* _Exercise aim_:
Write out, without any change, the lines in the material below that run from the line with "n_bitwise = 1" through the line with "[synth_rtl]", both included.

* _Material provided_:
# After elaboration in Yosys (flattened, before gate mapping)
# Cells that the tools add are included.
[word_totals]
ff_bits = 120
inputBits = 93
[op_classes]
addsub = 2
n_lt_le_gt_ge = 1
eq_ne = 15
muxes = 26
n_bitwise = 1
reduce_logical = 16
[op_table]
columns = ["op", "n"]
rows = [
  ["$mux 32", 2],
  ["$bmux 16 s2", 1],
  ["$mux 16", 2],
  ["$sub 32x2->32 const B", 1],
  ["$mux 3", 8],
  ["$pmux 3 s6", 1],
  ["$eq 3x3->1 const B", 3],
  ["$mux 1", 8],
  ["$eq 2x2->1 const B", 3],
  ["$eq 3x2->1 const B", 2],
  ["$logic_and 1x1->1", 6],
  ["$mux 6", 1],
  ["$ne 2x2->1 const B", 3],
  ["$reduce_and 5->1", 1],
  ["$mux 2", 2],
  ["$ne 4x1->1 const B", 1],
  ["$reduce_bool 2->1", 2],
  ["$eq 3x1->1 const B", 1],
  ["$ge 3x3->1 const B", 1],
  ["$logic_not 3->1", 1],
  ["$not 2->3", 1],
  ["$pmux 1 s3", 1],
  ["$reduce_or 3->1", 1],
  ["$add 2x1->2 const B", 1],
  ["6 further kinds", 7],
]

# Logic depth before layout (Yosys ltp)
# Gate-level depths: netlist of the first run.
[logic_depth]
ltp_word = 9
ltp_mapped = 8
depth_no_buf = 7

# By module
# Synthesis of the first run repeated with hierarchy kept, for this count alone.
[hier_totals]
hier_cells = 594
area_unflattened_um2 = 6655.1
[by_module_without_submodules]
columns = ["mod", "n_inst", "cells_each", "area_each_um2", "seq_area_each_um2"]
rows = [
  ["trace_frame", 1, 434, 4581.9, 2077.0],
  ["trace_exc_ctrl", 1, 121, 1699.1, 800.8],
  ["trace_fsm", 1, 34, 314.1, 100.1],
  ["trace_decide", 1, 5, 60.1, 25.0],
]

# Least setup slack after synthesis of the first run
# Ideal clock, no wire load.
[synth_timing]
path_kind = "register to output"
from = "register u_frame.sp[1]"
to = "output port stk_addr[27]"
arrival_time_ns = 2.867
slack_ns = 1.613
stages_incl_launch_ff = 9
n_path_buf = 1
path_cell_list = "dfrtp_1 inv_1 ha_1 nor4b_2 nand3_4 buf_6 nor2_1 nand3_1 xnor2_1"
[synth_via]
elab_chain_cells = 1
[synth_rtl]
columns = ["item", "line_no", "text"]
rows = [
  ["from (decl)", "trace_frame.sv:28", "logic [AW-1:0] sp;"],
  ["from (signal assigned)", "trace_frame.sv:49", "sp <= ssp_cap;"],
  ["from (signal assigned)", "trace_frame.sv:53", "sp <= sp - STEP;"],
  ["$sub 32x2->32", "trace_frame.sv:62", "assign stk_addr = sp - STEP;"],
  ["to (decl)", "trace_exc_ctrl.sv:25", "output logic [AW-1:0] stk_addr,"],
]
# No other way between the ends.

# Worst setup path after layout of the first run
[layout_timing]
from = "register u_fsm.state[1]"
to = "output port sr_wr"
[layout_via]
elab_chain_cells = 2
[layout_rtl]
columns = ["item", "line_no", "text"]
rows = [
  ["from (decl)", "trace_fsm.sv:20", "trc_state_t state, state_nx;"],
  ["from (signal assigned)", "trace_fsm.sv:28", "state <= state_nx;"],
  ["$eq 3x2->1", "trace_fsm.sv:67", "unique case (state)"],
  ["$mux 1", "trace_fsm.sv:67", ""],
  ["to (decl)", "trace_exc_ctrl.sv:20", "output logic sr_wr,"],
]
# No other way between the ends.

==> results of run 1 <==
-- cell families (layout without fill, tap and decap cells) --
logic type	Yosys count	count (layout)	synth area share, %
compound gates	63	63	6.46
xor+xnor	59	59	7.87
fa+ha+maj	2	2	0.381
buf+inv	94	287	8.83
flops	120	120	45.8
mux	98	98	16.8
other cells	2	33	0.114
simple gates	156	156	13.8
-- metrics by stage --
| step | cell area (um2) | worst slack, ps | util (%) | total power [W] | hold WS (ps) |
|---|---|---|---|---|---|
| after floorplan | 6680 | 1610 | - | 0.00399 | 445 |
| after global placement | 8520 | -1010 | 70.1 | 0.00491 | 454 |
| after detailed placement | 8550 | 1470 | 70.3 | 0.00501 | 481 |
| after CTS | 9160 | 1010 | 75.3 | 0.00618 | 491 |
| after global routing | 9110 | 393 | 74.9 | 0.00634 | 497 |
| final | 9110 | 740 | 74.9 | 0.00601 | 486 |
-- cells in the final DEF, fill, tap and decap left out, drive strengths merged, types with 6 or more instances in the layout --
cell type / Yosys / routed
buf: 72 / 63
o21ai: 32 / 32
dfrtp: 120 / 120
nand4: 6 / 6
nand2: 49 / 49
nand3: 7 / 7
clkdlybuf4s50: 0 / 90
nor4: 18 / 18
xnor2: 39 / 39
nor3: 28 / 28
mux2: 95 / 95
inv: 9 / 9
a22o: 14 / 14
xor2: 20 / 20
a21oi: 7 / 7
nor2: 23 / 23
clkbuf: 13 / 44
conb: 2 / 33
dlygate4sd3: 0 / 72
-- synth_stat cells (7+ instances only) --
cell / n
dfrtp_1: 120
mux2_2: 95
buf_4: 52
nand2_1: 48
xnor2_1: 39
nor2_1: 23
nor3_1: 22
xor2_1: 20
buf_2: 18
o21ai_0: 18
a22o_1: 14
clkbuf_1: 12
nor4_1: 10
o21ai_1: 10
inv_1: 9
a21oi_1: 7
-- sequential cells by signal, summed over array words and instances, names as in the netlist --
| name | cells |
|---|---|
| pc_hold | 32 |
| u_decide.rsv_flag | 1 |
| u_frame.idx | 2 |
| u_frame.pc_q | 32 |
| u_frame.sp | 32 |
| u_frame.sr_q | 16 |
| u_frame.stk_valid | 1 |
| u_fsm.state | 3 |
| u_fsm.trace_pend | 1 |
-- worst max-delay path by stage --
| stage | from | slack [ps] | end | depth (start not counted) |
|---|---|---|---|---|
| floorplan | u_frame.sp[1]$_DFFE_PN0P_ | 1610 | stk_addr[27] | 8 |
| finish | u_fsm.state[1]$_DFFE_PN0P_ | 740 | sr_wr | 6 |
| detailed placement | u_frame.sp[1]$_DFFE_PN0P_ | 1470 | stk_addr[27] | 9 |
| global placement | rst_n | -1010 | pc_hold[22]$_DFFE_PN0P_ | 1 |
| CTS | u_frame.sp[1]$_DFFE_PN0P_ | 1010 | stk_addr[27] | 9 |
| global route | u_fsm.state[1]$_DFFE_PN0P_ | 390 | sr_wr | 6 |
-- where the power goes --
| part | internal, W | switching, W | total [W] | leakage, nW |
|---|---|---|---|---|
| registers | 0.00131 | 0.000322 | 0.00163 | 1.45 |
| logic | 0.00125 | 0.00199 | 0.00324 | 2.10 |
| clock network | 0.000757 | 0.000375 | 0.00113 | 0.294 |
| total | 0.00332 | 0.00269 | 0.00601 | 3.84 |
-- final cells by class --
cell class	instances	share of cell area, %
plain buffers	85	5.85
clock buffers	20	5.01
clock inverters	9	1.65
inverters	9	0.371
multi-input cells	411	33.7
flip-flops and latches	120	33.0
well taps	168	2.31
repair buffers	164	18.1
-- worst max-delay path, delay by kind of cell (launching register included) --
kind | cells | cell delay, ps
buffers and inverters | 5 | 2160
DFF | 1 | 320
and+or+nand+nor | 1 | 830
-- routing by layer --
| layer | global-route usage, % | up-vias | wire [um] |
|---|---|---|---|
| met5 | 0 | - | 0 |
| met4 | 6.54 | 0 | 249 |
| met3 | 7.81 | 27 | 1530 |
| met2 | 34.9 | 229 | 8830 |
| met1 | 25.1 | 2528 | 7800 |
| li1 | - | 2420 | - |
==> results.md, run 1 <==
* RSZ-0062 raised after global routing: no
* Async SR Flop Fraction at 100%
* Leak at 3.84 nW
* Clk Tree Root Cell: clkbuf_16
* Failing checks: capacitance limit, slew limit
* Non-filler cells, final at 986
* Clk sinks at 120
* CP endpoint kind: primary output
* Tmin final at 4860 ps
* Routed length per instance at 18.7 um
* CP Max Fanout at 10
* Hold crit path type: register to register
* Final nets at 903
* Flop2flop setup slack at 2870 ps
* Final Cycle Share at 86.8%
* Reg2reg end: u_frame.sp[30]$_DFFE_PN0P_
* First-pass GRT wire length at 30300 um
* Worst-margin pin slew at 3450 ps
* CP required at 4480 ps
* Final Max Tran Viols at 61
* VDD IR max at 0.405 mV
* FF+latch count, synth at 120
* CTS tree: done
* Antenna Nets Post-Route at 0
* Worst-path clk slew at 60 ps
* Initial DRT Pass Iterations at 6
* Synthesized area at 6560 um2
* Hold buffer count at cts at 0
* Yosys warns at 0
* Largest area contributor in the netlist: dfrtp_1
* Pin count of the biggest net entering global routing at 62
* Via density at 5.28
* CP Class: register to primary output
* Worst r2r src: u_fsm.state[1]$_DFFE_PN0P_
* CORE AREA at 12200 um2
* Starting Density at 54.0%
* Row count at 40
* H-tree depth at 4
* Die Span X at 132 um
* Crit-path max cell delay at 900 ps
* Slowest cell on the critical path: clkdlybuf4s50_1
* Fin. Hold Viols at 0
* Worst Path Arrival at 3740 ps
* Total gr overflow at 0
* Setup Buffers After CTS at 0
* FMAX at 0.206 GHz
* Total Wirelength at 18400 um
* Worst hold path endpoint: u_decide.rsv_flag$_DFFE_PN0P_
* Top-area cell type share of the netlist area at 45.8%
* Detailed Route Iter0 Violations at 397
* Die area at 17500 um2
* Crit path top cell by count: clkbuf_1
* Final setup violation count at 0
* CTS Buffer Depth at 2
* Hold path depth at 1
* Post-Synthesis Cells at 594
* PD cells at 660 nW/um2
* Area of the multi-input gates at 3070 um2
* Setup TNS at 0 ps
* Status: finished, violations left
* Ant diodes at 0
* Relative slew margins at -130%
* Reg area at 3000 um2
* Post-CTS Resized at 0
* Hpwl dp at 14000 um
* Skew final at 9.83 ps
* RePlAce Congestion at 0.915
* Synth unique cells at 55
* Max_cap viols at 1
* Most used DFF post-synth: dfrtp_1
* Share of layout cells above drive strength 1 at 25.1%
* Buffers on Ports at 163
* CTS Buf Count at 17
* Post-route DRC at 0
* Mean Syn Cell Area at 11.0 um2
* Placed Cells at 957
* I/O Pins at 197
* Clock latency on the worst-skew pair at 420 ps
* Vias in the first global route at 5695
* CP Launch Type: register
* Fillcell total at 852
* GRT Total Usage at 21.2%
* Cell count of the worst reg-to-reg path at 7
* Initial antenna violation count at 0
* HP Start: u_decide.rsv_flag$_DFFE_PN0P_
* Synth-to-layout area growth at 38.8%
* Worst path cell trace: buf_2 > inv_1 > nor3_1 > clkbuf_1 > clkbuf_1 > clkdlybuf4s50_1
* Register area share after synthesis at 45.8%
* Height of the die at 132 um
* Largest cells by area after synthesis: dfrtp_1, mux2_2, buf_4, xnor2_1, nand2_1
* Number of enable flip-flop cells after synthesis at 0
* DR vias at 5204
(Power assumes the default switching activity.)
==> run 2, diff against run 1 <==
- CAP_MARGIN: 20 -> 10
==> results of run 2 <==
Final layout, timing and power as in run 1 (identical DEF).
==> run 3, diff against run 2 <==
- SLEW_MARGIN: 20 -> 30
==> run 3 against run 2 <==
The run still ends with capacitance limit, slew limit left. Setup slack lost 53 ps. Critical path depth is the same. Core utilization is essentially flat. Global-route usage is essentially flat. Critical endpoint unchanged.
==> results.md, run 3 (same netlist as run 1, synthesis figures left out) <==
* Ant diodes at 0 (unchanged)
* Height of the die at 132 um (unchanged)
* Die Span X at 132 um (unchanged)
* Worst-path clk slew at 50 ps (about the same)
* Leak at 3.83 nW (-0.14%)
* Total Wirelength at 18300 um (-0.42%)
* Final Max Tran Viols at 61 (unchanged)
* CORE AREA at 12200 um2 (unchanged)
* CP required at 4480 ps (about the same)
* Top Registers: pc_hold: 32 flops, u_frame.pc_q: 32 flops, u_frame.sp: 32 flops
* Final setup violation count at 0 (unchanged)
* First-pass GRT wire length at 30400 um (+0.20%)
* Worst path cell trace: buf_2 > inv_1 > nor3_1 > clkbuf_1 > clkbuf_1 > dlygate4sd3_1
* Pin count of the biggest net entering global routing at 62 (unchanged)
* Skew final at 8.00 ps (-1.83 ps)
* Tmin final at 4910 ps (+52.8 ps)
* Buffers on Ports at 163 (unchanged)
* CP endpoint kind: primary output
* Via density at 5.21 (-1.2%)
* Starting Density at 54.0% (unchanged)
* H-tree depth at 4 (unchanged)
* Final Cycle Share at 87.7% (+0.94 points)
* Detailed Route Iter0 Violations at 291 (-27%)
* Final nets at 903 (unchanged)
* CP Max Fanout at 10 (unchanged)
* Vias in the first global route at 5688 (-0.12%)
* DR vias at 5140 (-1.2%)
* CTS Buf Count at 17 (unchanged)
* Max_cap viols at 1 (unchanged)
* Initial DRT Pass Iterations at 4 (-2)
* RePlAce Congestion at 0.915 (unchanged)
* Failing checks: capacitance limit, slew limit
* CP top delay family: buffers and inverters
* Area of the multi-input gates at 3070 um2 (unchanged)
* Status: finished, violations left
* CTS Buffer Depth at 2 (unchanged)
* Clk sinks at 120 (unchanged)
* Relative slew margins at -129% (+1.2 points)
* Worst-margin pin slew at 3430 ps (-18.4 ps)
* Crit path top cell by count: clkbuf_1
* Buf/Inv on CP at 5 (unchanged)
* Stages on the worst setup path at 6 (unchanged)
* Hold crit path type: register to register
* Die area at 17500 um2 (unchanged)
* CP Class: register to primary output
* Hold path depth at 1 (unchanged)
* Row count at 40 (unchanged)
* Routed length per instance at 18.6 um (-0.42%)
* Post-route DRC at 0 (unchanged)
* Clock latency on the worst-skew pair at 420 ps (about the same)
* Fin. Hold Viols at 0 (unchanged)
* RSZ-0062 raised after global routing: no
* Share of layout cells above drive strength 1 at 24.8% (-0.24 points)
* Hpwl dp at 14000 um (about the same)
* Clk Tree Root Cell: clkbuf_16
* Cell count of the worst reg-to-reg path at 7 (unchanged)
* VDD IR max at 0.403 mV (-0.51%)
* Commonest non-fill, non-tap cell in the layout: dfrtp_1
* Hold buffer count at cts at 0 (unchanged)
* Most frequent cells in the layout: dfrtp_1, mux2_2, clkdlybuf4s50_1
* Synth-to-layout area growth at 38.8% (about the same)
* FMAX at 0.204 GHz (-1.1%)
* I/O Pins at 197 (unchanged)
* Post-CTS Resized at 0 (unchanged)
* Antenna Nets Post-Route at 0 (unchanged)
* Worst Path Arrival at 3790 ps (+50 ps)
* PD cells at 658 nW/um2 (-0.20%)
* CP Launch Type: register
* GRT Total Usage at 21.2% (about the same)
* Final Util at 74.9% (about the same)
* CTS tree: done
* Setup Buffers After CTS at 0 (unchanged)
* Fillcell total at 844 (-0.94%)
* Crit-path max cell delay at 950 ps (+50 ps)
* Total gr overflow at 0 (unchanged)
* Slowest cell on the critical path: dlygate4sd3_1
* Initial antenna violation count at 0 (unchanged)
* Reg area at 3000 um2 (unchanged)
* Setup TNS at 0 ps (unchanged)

* _Problem solution_:
n_bitwise = 1
reduce_logical = 16
[op_table]
columns = ["op", "n"]
rows = [
  ["$mux 32", 2],
  ["$bmux 16 s2", 1],
  ["$mux 16", 2],
  ["$sub 32x2->32 const B", 1],
  ["$mux 3", 8],
  ["$pmux 3 s6", 1],
  ["$eq 3x3->1 const B", 3],
  ["$mux 1", 8],
  ["$eq 2x2->1 const B", 3],
  ["$eq 3x2->1 const B", 2],
  ["$logic_and 1x1->1", 6],
  ["$mux 6", 1],
  ["$ne 2x2->1 const B", 3],
  ["$reduce_and 5->1", 1],
  ["$mux 2", 2],
  ["$ne 4x1->1 const B", 1],
  ["$reduce_bool 2->1", 2],
  ["$eq 3x1->1 const B", 1],
  ["$ge 3x3->1 const B", 1],
  ["$logic_not 3->1", 1],
  ["$not 2->3", 1],
  ["$pmux 1 s3", 1],
  ["$reduce_or 3->1", 1],
  ["$add 2x1->2 const B", 1],
  ["6 further kinds", 7],
]

# Logic depth before layout (Yosys ltp)
# Gate-level depths: netlist of the first run.
[logic_depth]
ltp_word = 9
ltp_mapped = 8
depth_no_buf = 7

# By module
# Synthesis of the first run repeated with hierarchy kept, for this count alone.
[hier_totals]
hier_cells = 594
area_unflattened_um2 = 6655.1
[by_module_without_submodules]
columns = ["mod", "n_inst", "cells_each", "area_each_um2", "seq_area_each_um2"]
rows = [
  ["trace_frame", 1, 434, 4581.9, 2077.0],
  ["trace_exc_ctrl", 1, 121, 1699.1, 800.8],
  ["trace_fsm", 1, 34, 314.1, 100.1],
  ["trace_decide", 1, 5, 60.1, 25.0],
]

# Least setup slack after synthesis of the first run
# Ideal clock, no wire load.
[synth_timing]
path_kind = "register to output"
from = "register u_frame.sp[1]"
to = "output port stk_addr[27]"
arrival_time_ns = 2.867
slack_ns = 1.613
stages_incl_launch_ff = 9
n_path_buf = 1
path_cell_list = "dfrtp_1 inv_1 ha_1 nor4b_2 nand3_4 buf_6 nor2_1 nand3_1 xnor2_1"
[synth_via]
elab_chain_cells = 1
[synth_rtl]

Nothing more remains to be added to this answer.